Irvine-based renewable fuels maker BlueFire Renewables Inc. has launched a subsidiary called SucreSource LLC to produce cellulosic sugars for commercial use and to supply other biofuels companies.
BlueFire converts non-food resources—such as urban trash, wood waste and other agricultural residues—into ethanol.
BlueFire and other ethanol makers use sugar in the production process.
“A lot of companies have technology that can make biofuels from sugars,” said Arnold Klann, chief executive of BlueFire. “But [they] don’t have the sugar source other than food- or grain-based sugars.

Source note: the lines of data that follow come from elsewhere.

`config.mk`:
```
export PLATFORM = sky130hd
export DESIGN_NAME = ddo_cordic
export DESIGN_NICKNAME = d
export VERILOG_FILES = /design/src/sv/ddo_pkg.sv /design/src/sv/ddo_cordic.sv
export SDC_FILE = /design/constraint.sdc
export NUM_CORES = 1
export LEC_CHECK = 0
export BUFFER_PORTS_ARGS = -buffer_cell sky130_fd_sc_hd__buf_2
export CORE_ASPECT_RATIO = 0.9
export CORE_MARGIN = 3
export CORE_UTILIZATION = 35
export CTS_BUF_LIST = sky130_fd_sc_hd__clkbuf_4 sky130_fd_sc_hd__clkbuf_8 sky130_fd_sc_hd__clkbuf_16
export DETAILED_ROUTE_END_ITERATION = 16
export PLACE_DENSITY_LB_ADDON = 0.2
export SLEW_MARGIN = 25
export SYNTH_ARGS = -nofsm -noshare
export SYNTH_HDL_FRONTEND = slang
export SYNTH_SLANG_ARGS = --single-unit
```
`constraint.sdc`:
```
create_clock -name clk -period 8.7 [get_ports clk]
set_input_delay 1.74 -clock clk [delete_from_list [all_inputs] [get_ports clk]]
set_output_delay 1.74 -clock clk [all_outputs]
set_load 0.02 [all_outputs]
```
`src/sv/ddo_pkg.sv`:
```
package ddo_pkg;

    // Multiplier request: operands are signed, the product is rounded half
    // away from zero after a right shift of 31 (sh31 high) or 16 (sh31 low).
    typedef struct packed {
        logic               start;
        logic signed [63:0] a;
        logic signed [33:0] b;
        logic               sh31;
    } mul_req_t;

    // Divider request: rounded quotient of num by a nonzero heading step.
    typedef struct packed {
        logic               start;
        logic signed [63:0] num;
        logic signed [15:0] den;
    } div_req_t;

    // Sine and cosine request for one binary angle.
    typedef struct packed {
        logic               start;
        logic signed [15:0] angle;
    } cor_req_t;

    localparam logic [31:0]        COUNT_SCALE_RESET = 32'd7360950;
    localparam logic signed [32:0] CORDIC_GAIN       = 33'sd652032874;
    localparam logic signed [33:0] KPI               = 34'sd683565276;
    localparam logic signed [47:0] Q48_MAX           = 48'sh7FFF_FFFF_FFFF;
    localparam logic signed [47:0] Q48_MIN           = 48'sh8000_0000_0000;
    localparam logic signed [49:0] STEP_LIM          = 50'sh1_0000_0000_0000;

    // Arctangent of 2^-i in units where 2^31 equals pi.
    function automatic logic [31:0] atan_at(input logic [4:0] i);
        logic [31:0] v;
        case (i)
            5'd0:    v = 32'd536870912;
            5'd1:    v = 32'd316933406;
            5'd2:    v = 32'd167458907;
            5'd3:    v = 32'd85004756;
            5'd4:    v = 32'd42667331;
            5'd5:    v = 32'd21354465;
            5'd6:    v = 32'd10679838;
            5'd7:    v = 32'd5340245;
            5'd8:    v = 32'd2670163;
            5'd9:    v = 32'd1335087;
            5'd10:   v = 32'd667544;
            5'd11:   v = 32'd333772;
            5'd12:   v = 32'd166886;
            5'd13:   v = 32'd83443;
            5'd14:   v = 32'd41721;
            5'd15:   v = 32'd20860;
            5'd16:   v = 32'd10430;
            5'd17:   v = 32'd5215;
            5'd18:   v = 32'd2607;
            5'd19:   v = 32'd1303;
            5'd20:   v = 32'd651;
            5'd21:   v = 32'd325;
            5'd22:   v = 32'd162;
            5'd23:   v = 32'd81;
            5'd24:   v = 32'd40;
            5'd25:   v = 32'd20;
            5'd26:   v = 32'd10;
            5'd27:   v = 32'd5;
            5'd28:   v = 32'd2;
            5'd29:   v = 32'd1;
            default: v = 32'd0;
        endcase
        return v;
    endfunction

    // Limits one position step to plus or minus 2^48.
    function automatic logic signed [49:0] clamp_step(input logic signed [63:0] v);
        logic signed [49:0] r;
        if (v > 64'(STEP_LIM))
            r = STEP_LIM;
        else if (v < -64'(STEP_LIM))
            r = -STEP_LIM;
        else
            r = v[49:0];
        return r;
    endfunction

    // Saturates to the signed 48-bit range.
    function automatic logic signed [47:0] sat48(input logic signed [50:0] v);
        logic signed [47:0] r;
        if (v > 51'(Q48_MAX))
            r = Q48_MAX;
        else if (v < 51'(Q48_MIN))
            r = Q48_MIN;
        else
            r = v[47:0];
        return r;
    endfunction

endpackage

```
`src/sv/ddo_cordic.sv`:
```
module ddo_cordic #(
    parameter int STEPS = 16
) (
    input  logic               clk,
    input  logic               rst_n,
    input  ddo_pkg::cor_req_t  req,
    output logic               done,
    output logic signed [32:0] sin_val,
    output logic signed [32:0] cos_val
);

    localparam int CW = (STEPS > 1) ? $clog2(STEPS) : 1;

    typedef enum logic {C_IDLE, C_RUN} cstate_t;

    cstate_t            state_reg;
    logic signed [32:0] x_reg;
    logic signed [32:0] y_reg;
    logic signed [33:0] z_reg;
    logic               flip_reg;
    logic [CW-1:0]      cnt_reg;
    logic               done_reg;
    logic signed [32:0] sin_reg;
    logic signed [32:0] cos_reg;

    logic signed [33:0] z0;
    logic signed [33:0] z_init;
    logic               flip_init;
    logic signed [32:0] xs;
    logic signed [32:0] ys;
    logic signed [32:0] x_new;
    logic signed [32:0] y_new;
    logic signed [33:0] z_new;
    logic signed [33:0] ang;

    always_comb
    begin
        z0 = {{2{req.angle[15]}}, req.angle, 16'd0};
        if (z0 > 34'sd1073741824) begin
            z_init    = z0 - 34'sd2147483648;
            flip_init = 1'b1;
        end else if (z0 < -34'sd1073741824) begin
            z_init    = z0 + 34'sd2147483648;
            flip_init = 1'b1;
        end else begin
            z_init    = z0;
            flip_init = 1'b0;
        end
        xs  = x_reg >>> cnt_reg;
        ys  = y_reg >>> cnt_reg;
        ang = $signed({2'b00, ddo_pkg::atan_at(5'(cnt_reg))});
        if (!z_reg[33]) begin
            x_new = x_reg - ys;
            y_new = y_reg + xs;
            z_new = z_reg - ang;
        end else begin
            x_new = x_reg + ys;
            y_new = y_reg - xs;
            z_new = z_reg + ang;
        end
    end

    always_ff @(posedge clk or negedge rst_n)
    begin
        if (!rst_n) begin
            state_reg <= C_IDLE;
            done_reg  <= 1'b0;
        end else begin
            done_reg <= 1'b0;
            unique case (state_reg)
                C_IDLE:
                begin
                    if (req.start) begin
                        x_reg     <= ddo_pkg::CORDIC_GAIN;
                        y_reg     <= 33'sd0;
                        z_reg     <= z_init;
                        flip_reg  <= flip_init;
                        cnt_reg   <= '0;
                        state_reg <= C_RUN;
                    end
                end
                C_RUN:
                begin
                    x_reg   <= x_new;
                    y_reg   <= y_new;
                    z_reg   <= z_new;
                    cnt_reg <= cnt_reg + 1'b1;
                    if (cnt_reg == CW'(STEPS - 1)) begin
                        cos_reg   <= flip_reg ? -x_new : x_new;
                        sin_reg   <= flip_reg ? -y_new : y_new;
                        done_reg  <= 1'b1;
                        state_reg <= C_IDLE;
                    end
                end
                default: state_reg <= C_IDLE;
            endcase
        end
    end

    assign done    = done_reg;
    assign sin_val = sin_reg;
    assign cos_val = cos_reg;

endmodule

```
After elaboration in Yosys (flattened, before gate mapping):

Memories as Yosys holds them, arrays and structs flattened. A register that Yosys moved wholly into a read port is not among the register bits.
Index checks and enable logic that the tools add are counted.

* output and inout port bits: 67
* ROM bits: 480
* bits in registers: 173
* memories: 1
* bits of input ports: 19
* logic and storage cells: 53

Memory list
* (name not given): depth 16, bits a word 30, rd ports 1, clocked after memory_dff 1, wr ports 0, line ddo_pkg.sv:35 `case (i)`

* add/subtract/negate cells: 11
* eq/ne operators: 2
* reductions and logical operators: 3
* bitwise logic cells: 1
* mux-type cells: 22
* order comparisons: 2
* shifts and indexed selects: 2

Operator list (number)
* $mux W33: 6
* $mux W34: 4
* $pmux W33 S2: 2
* $pmux W34 S2: 1
* $add A33 B33 Y33: 2
* $neg A33 Y33: 2
* $sshr A33 B4 Y33: 2
* $sub A33 B33 Y33: 2
* $add A32 B33 Y34 const B: 1
* $add A34 B33 Y34: 1
* $sub A32 B33 Y34 const B: 1
* $sub A34 B33 Y34: 1
* $gt A32 B32 Y1 const B: 1
* $lt A32 B31 Y1 const B: 1
* $mux W4: 2
* $pmux W4 S2: 1
* $reduce_and A3 Y1: 2
* $mux W1: 5
* $add A4 B1 Y4 const B: 1
* $eq A4 B4 Y1 const B: 1
* $ne A2 B2 Y1 const B: 1
* $pmux W1 S2: 1
* $reduce_and A2 Y1: 1
* $not A1 Y1: 1

Depth between registers and ports, before layout:

Gate-level depths: netlist (run 1).

* depth in word-level cells: 5
* mapped depth: 30

Worst setup path before layout (run 1):

Ideal clock, no wire load.

* path kind: register -> register
* from: register cnt_reg[0]
* to: register sin_reg[31], in the netlist sin_val[31] (data pin)
* data arrival time: 6085 ps
* library setup time: 266 ps
* cell stages (with the launch flop): 26
* path slack: 2349 ps
* cell sequence: edfxtp_1 buf_6 buf_12 buf_12 buf_6 buf_6 mux4_2 mux2_2 a21oi_1 ha_1 inv_1 nor3b_4 and2_2 nor2_1 xor2_1 ha_1 nand3_1 a2111oi_0 nor2_1 o21ai_0 xor2_1 or3_1 nor4b_1 nand4_1 o41ai_1 xnor2_1

* cells in the longest elaborated chain, start to end: 5
* elaborated cells on any way between the ends: 6
* classes of those cells: add/sub: 3; shift: 1; mux: 2

Ends and longest elaborated chain
* start: declaration: line ddo_cordic.sv:21 `logic [CW-1:0] cnt_reg;`
* start signal: assignment: line ddo_cordic.sv:87 `cnt_reg <= cnt_reg + 1'b1;`
* $sshr A33 B4 Y33 *: line ddo_cordic.sv:49 `xs = x_reg >>> cnt_reg;`
* $add A33 B33 Y33 / $sub A33 B33 Y33 (equally long branches): line ddo_cordic.sv:54, ddo_cordic.sv:58
* $mux W33 *: line ddo_cordic.sv:52 `if (!z_reg[33]) begin`
* $neg A33 Y33: line ddo_cordic.sv:90 `sin_reg <= flip_reg ? -y_new : y_new;`
* $mux W33 *: line ddo_cordic.sv:90
* end signal: assignment: line ddo_cordic.sv:90
* end: declaration: line ddo_cordic.sv:23 `logic signed [32:0] sin_reg;`

Every way passes the cells marked *; elsewhere a longest branch is shown, timed or not.
A chain may end at the register's enable or synchronous reset.

Final worst setup path (run 1):

* from: register cnt_reg[3]
* to: register sin_reg[32], in the netlist sin_val[32] (data pin)

The elaborated chain is that of the path after synthesis.

==> results of run 1 <==
-- final cells by class --
cell class	count	area [µm²]
Inverter	60	230.2
Clock inverter	12	132.6
Tap cell	747	934.6
Multi-Input combinational cell	1721	12950
Clock buffer	33	752.0
Sequential cell	203	5787
Timing Repair Buffer	114	695.7
Fill cell	5482	33350
-- critical path, cell delays in order, from the launching register on --
cell	delay, ps
edfxtp_1	670
buf_4	320
mux2_2	390
mux2_2	280
mux4_2	510
or3_4	430
nor2_1	190
and3_1	270
a21oi_1	100
xor2_1	180
ha_1	380
nand3_1	200
a2111oi_1	740
nor2_1	120
o21ai_0	370
xor2_1	180
or3_1	430
nor4b_1	370
nand4_1	420
o41ai_1	590
xnor2_1	110
-- synth_stat cells (all sizes together) (5+ instances only) --
cell	instances	share of area
a2111oi	6	0.0036
a211o	5	0.0022
a211oi	18	0.0069
a21boi	5	0.0021
a21o	51	0.020
a21oi	168	0.043
a31o	5	0.0022
a31oi	41	0.013
and2	59	0.019
and3	21	0.0068
and4	8	0.0038
buf	38	0.013
clkbuf	65	0.018
dfxtp	30	0.031
edfxtp	171	0.26
ha	115	0.074
inv	59	0.011
mux2	37	0.021
mux2i	40	0.020
mux4	82	0.097
nand2	197	0.038
nand2b	25	0.0080
nand3	40	0.010
nand4	9	0.0029
nor2	174	0.033
nor2b	16	0.0051
nor3	56	0.015
nor4	18	0.0065
o211ai	11	0.0042
o21a	13	0.0050
o21ai	126	0.032
o21bai	5	0.0019
o221ai	8	0.0036
o31ai	23	0.0088
o41ai	8	0.0036
or2	13	0.0042
or3	18	0.0060
xnor2	143	0.064
xor2	95	0.043
-- layer usage --
layer | vias up | global-route usage
met4 | 0 | 0.03563
met3 | 71 | 0.02330
met5 | - | 0
met2 | 497 | 0.3002
li1 | 7876 | -
met1 | 7981 | 0.2796
-- path summary, 6_finish.rpt --
path                                  from  slack [ps]     endpoint  depth (start not counted)
worst max-delay path            cnt_reg[3]        1170  sin_val[32]                         20
max in group asynchronous            rst_n        7520    state_reg                          1
worst max register to register  cnt_reg[3]        1170  sin_val[32]                         20
worst min-delay path              x_reg[0]         640   cos_val[0]                          1
worst min register to register    x_reg[0]         640   cos_val[0]                          1
min in group asynchronous            rst_n        1000         done                          1
-- through the flow --
| step | setup slack (ps) | instances | util | instance area, µm² | hold slack [ps] |
|---|---|---|---|---|---|
| 6_report | 1166 | 2890 | 0.3917 | 21480 | 642.3 |
| 5_1_grt | 702.9 | 2890 | 0.3917 | 21480 | 658.2 |
| 3_5_place_dp | 1235 | 2844 | 0.3752 | 20570 | 627.4 |
| 4_1_cts | 1152 | 2889 | 0.3913 | 21460 | 641.2 |
| 2_1_floorplan | 2349 | 2087 | - | 19560 | 568.1 |
| 3_3_place_gp | 1154 | 2842 | 0.3747 | 20540 | 635.1 |
-- cell families (layout without fill, tap and decap cells) --
group	count (synthesis)	after routing
adder cells (fa/ha/maj)	118	118
AO/OA/AOI/OAI	533	533
flip-flops	203	203
multiplexers	159	159
buffers and inverters	163	219
AND/OR/NAND/NOR	673	673
XOR/XNOR	238	238
==> metrics.yaml, run 1 <==
synth_top_family_by_area: "compound AO/OA/AOI/OAI gates"
coreArea_mm2: 0.05483
syn_to_final_growth_pct: 9.813
yosys.area_share.simple: 0.1682
numClockSinks: 203
dr.max_layer_used: "met4"
final_common_cell: "nand2_1"
synth.avg_cell_area_um2: 9.372
slew_viol_final: 0
overflow: 0
cts-htree-levels: 1
max_freq_mhz: 132.7
grt_usage: 0.1899
via_count: 16430
syn_inst: 2087
synth_compound_area_frac: 0.1712
drt_iter0_drc: 1342
n_antenna_cell: 0
postCtsHoldBufs: 0
cts_resized: 0
antenna_found_initial: 0
setup_viol: 0
cts_buffer_depth: 3
drc: 0
synth_seq_area_share: 0.2958
grt_max_degree: 68
io_buffers: 85
synth_cell_types: 90
wl_met1_mm: 27.24
ioPinCount: 86
die-area_mm2: 0.05876
muxShareOfSynthArea: 0.1389
initial_utilization: 0.3567
async_reset_ff_frac: 0.009852
rsz0062_at_grt: "false"
drive_gt1_frac: 0.1405
synth-edff-count: 171
ant_nets: 0
cts_buffers: 25
grt_pass1_vias: 15710
hold_path.class: "reg -> reg"
critical_path_class: "reg -> reg"
first_pass_iters: 7
cp-start-kind: "register"
status: "completed"
maxCapViolCount: 0
tightest_slew_ps: 1085
wl_mm: 56.91
synth-adder-area-share: 0.07664
maxSlewHeadroom: 0.2754
cts_tree: "yes"
wl_met2_mm: 25.54
clkLatencyLatePin_ps: 580
fp.dieH_um: 230.3
synth.ff_latch_count: 203
post_cts_buffers: 0
fin_tns_setup_ps: 0
min_period_ps: 7534
final_cell_mix: "nand2_1 (197), nor2_1 (174), edfxtp_1 (171)"
hpwl_mm: 42.52
crit_path_max_fanout: 13
avgViaCountPerCell: 5.683
required_ps: 9010
synth_top_flop_cell: "edfxtp_1"
yosysWarningCount: 0
clkTransAtPathRegs_ps: 70
hold_viol_final: 0
syn_nets: 2224
clock_skew_ps: 20.22
nets: 2262
die_w_um: 255.2
largest_register_ffs: 34
period_share: 0.8659
synth-xor-area-share: 0.1066
synth_area_mm2: 0.01956
cp-end-kind: "register"
wl_met3_mm: 2.992
place.gp.congestion: 0.9088
cts_root_buf: "clkbuf_16"
row_count: 81
wire_per_inst_um: 19.69
cp.arrival_ps: 7840
grt_first_pass_wirelength_mm: 89.62
Power of run 1 is not shown: default switching activity piles up to over one toggle a cycle in this logic, so the estimate is an artifact.
==> inputs of run 2 (changes only) <==
--- a/config.mk
+++ b/config.mk
@@ -12,6 +12,7 @@
 export CTS_BUF_LIST = sky130_fd_sc_hd__clkbuf_4 sky130_fd_sc_hd__clkbuf_8 sky130_fd_sc_hd__clkbuf_16
 export DETAILED_ROUTE_END_ITERATION = 16
 export PLACE_DENSITY_LB_ADDON = 0.2
+export REMOVE_ABC_BUFFERS = 1
 export SLEW_MARGIN = 25
 export SYNTH_ARGS = -nofsm -noshare
 export SYNTH_HDL_FRONTEND = slang
==> run 2 against run 1 <==
Effect of this change:
- fmax down 0.82%
- critical path type unchanged
- hold slack worse by 45 ps
- critical path depth up 1
- cell count down 0.17%
- cell area down 0.33%
==> metrics.yaml, run 2 (synthesis gave the netlist of run 1 again) <==
clkLatencyLatePin_ps: 590  # was 580 ps
tightest_slew_ps: 954.6  # was 1085 ps
largest_register_ffs: 34  # unchanged
critical_path_class: "reg -> reg"  # unchanged
via_count: 16220  # was 16430
reg2reg_depth: 21  # was 20
wl_mm: 55.03  # was 56.91 mm
ant_nets: 0  # unchanged
wire_per_inst_um: 19.07  # was 19.69 µm
cts_buffer_depth: 3  # unchanged
slew_viol_final: 0  # unchanged
clock_skew_ps: 46.85  # was 20.22 ps
grt_pass1_vias: 16170  # was 15710
final_cell_mix: "nand2_1 (197), nor2_1 (174), edfxtp_1 (171)"  # unchanged
die-area_mm2: 0.05876  # unchanged
clkTransAtPathRegs_ps: 80  # was 70 ps
hold_path.class: "reg -> reg"  # unchanged
max_freq_mhz: 131.7  # was 132.7 MHz
grt_first_pass_wirelength_mm: 88.45  # was 89.62 mm
maxCapViolCount: 0  # unchanged
postCtsHoldBufs: 0  # unchanged
drive_gt1_frac: 0.1384  # was 0.1405
status: "completed"  # unchanged
min_period_ps: 7596  # was 7534 ps
crit_path_max_fanout: 41  # was 13
cts_root_buf: "clkbuf_16"  # unchanged
first_pass_iters: 5  # was 7
setup_viol: 0  # unchanged
hold_path_depth: 1  # unchanged
grt_max_degree: 96  # was 68
final_common_cell: "nand2_1"  # unchanged
whs_ps: 597.5  # was 642.3 ps
required_ps: 8990  # was 9010 ps
hold_viol_final: 0  # unchanged
rsz0062_at_grt: "false"  # unchanged
n_antenna_cell: 0  # unchanged
cp-end-kind: "register"  # unchanged
fp.dieH_um: 230.3  # unchanged
cts_tree: "yes"  # unchanged
die_w_um: 255.2  # unchanged
io_buffers: 85  # unchanged
drt_iter0_drc: 1050  # was 1342
drc: 0  # unchanged
place.gp.congestion: 0.8966  # was 0.9088
initial_utilization: 0.3567  # unchanged
period_share: 0.8731  # was 0.8659
grt_usage: 0.1859  # was 0.1899
cts_resized: 0  # unchanged
post_cts_buffers: 0  # unchanged
hpwl_mm: 40.20  # was 42.52 mm
avgViaCountPerCell: 5.620  # was 5.683
cts-htree-levels: 1  # unchanged
numClockSinks: 203  # unchanged
coreArea_mm2: 0.05483  # unchanged
nets: 2255  # was 2262
ioPinCount: 86  # unchanged
row_count: 81  # unchanged
antenna_found_initial: 0  # unchanged
cts_buffers: 26  # was 25
cp.arrival_ps: 7880  # was 7840 ps
syn_to_final_growth_pct: 9.449  # was 9.813%
maxSlewHeadroom: 0.3636  # was 0.2754
cp-start-kind: "register"  # unchanged
fin_tns_setup_ps: 0  # unchanged
overflow: 0  # unchanged
## run 2: cell types whose count changed in the layout (fill, tap and decap cells not counted), moves of 2 or more
| cell | delta |
|---|---|
| buf_4 | -5 |
| buf_8 | -2 |
| clkbuf_16 | +4 |
| clkbuf_4 | +2 |
| clkbuf_8 | -5 |
| inv_4 | +4 |
| inv_6 | -2 |
## run 2: layout make-up
| class | count | area, µm² |
|---|---|---|
| flip-flops and latches | 203 | 5787 |
| clock buffers | 34 | 798.3 |
| multi-input cells | 1721 | 12940 |
| fillers | 5493 | 33420 |
| clock inverters | 14 | 106.4 |
| inverters | 60 | 227.7 |
| well taps | 747 | 934.6 |
| repair buffers | 106 | 608.1 |
## run 2: per-layer routing
layer  up-vias  share of wire  track usage  wire [µm]
li1       7847              -            -          -
met1      7845           0.44       0.2464      24410
met2       426           0.48       0.3171      26410
met3        97          0.046      0.02251       2509
met4         0          0.031      0.05468       1698
met5         -              0            0          0
## run 2: critical path, stage by stage, from the launching register on
cell,delay [ps]
edfxtp_1,660
buf_4,510
inv_1,530
mux2_2,440
a21oi_1,270
ha_1,220
inv_1,80
nor3b_4,290
and2_2,240
nor2_1,50
xor2_1,170
ha_1,390
nand3_1,240
a2111oi_0,710
nor2_1,110
o21ai_0,370
xor2_1,180
or3_1,440
nor4b_1,340
nand4_1,400
o41ai_1,510
xnor2_1,110
## run 2: metrics by stage
stage / std cells / instance area [µm²] / setup slack [ps] / utilization
after global routing: 2885 / 21410 / 397.6 / 0.3904
final: 2885 / 21410 / 1104 / 0.3904
after global placement: 2837 / 20500 / 1514 / 0.3739
after CTS: 2885 / 21410 / 1221 / 0.3904
after floorplan: 1984 / 18950 / 24.65 / -
after detailed placement: 2837 / 20500 / 1282 / 0.3739
## run 2: worst paths after layout
kind                                 start          end  slack (ps)
worst max-delay path            cnt_reg[3]  sin_val[32]        1100
worst min-delay path              x_reg[0]   cos_val[0]         600
worst max register to register  cnt_reg[3]  sin_val[32]        1100
worst min register to register    x_reg[0]   cos_val[0]         600
max in group asynchronous            rst_n    state_reg        7520
min in group asynchronous            rst_n    state_reg        1010
Power of run 2 is left out for the same reason.
==> inputs of run 3 (changes only) <==
--- a/config.mk
+++ b/config.mk
@@ -5,6 +5,7 @@
 export SDC_FILE = /design/constraint.sdc
 export NUM_CORES = 1
 export LEC_CHECK = 0
+export ABC_AREA = 1
 export BUFFER_PORTS_ARGS = -buffer_cell sky130_fd_sc_hd__buf_2
 export CORE_ASPECT_RATIO = 0.9
 export CORE_MARGIN = 3
==> constraint.sdc (replaced) <==
create_clock -name clk -period 8.7 [get_ports clk]
set_input_delay 0 -clock clk [delete_from_list [all_inputs] [get_ports clk]]
set_output_delay 0 -clock clk [all_outputs]
set_load 0.02 [all_outputs]
==> run 3 against run 2 <==
Effect of this change:
- register-to-register slack improved by 1700 ps
- worst setup slack improved by 1700 ps
- clock skew decreased by 32 ps
- sequential cell count unchanged
- synthesized area increased by 12%
- utilization increased by 0.31 points
- clock-buffer cell count increased by 13
- cell area increased by 13%
- critical path type unchanged
- highest routed layer unchanged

There’s no front-end technology.”
BlueFire plans to serve that part of the market with SucreSource and technology licensed from Irvine-based inorganic chemicals manufacturer Arkenol Inc., a predecessor company.
“We get the throwaway sugar molecules from waste materials and utilize them more efficiently,” Klann said.
Construction on two plants is under way for SucreSource—one at BlueFire’s Fulton, Miss., facility and another in Lancaster in northern Los Angeles County.
The company got an $88 million grant under the federal government’s economic stimulus program to build the plant in Mississippi, according to Klann.
“We anticipate the plant will be completed at the end of 2013,” he said.
Klann also said BlueFire recently capped a deal with China Huadian Engineering Co. Ltd.—one of China’s largest utilities—to finance a power and biorefinery facility in Fulton along with up to five additional plants in the U.S.
Sugar production is now done in BlueFire’s pilot plant in Anaheim, according to Klann.
Demand for cellulosic sugars come from companies such as San Francisco-based renewable oil and bioproducts company Solazyme Inc.
“We have supplied sugars to them in the past,” Klann said. “Companies like that have a need. We’ve been dealing with five different companies that are…producing biofuels from sugars that are interested in building their business at commercial scale.”
BlueFire has seven full-time employees at its corporate headquarters in Irvine. It saw net income of about $264,000 in the first half of the year and had about $1.6 million in assets at mid-year.
“We see SucreSource as a logical extension of the business that we have focused on,” Klann said. “This is an additional profit source within BlueFire.”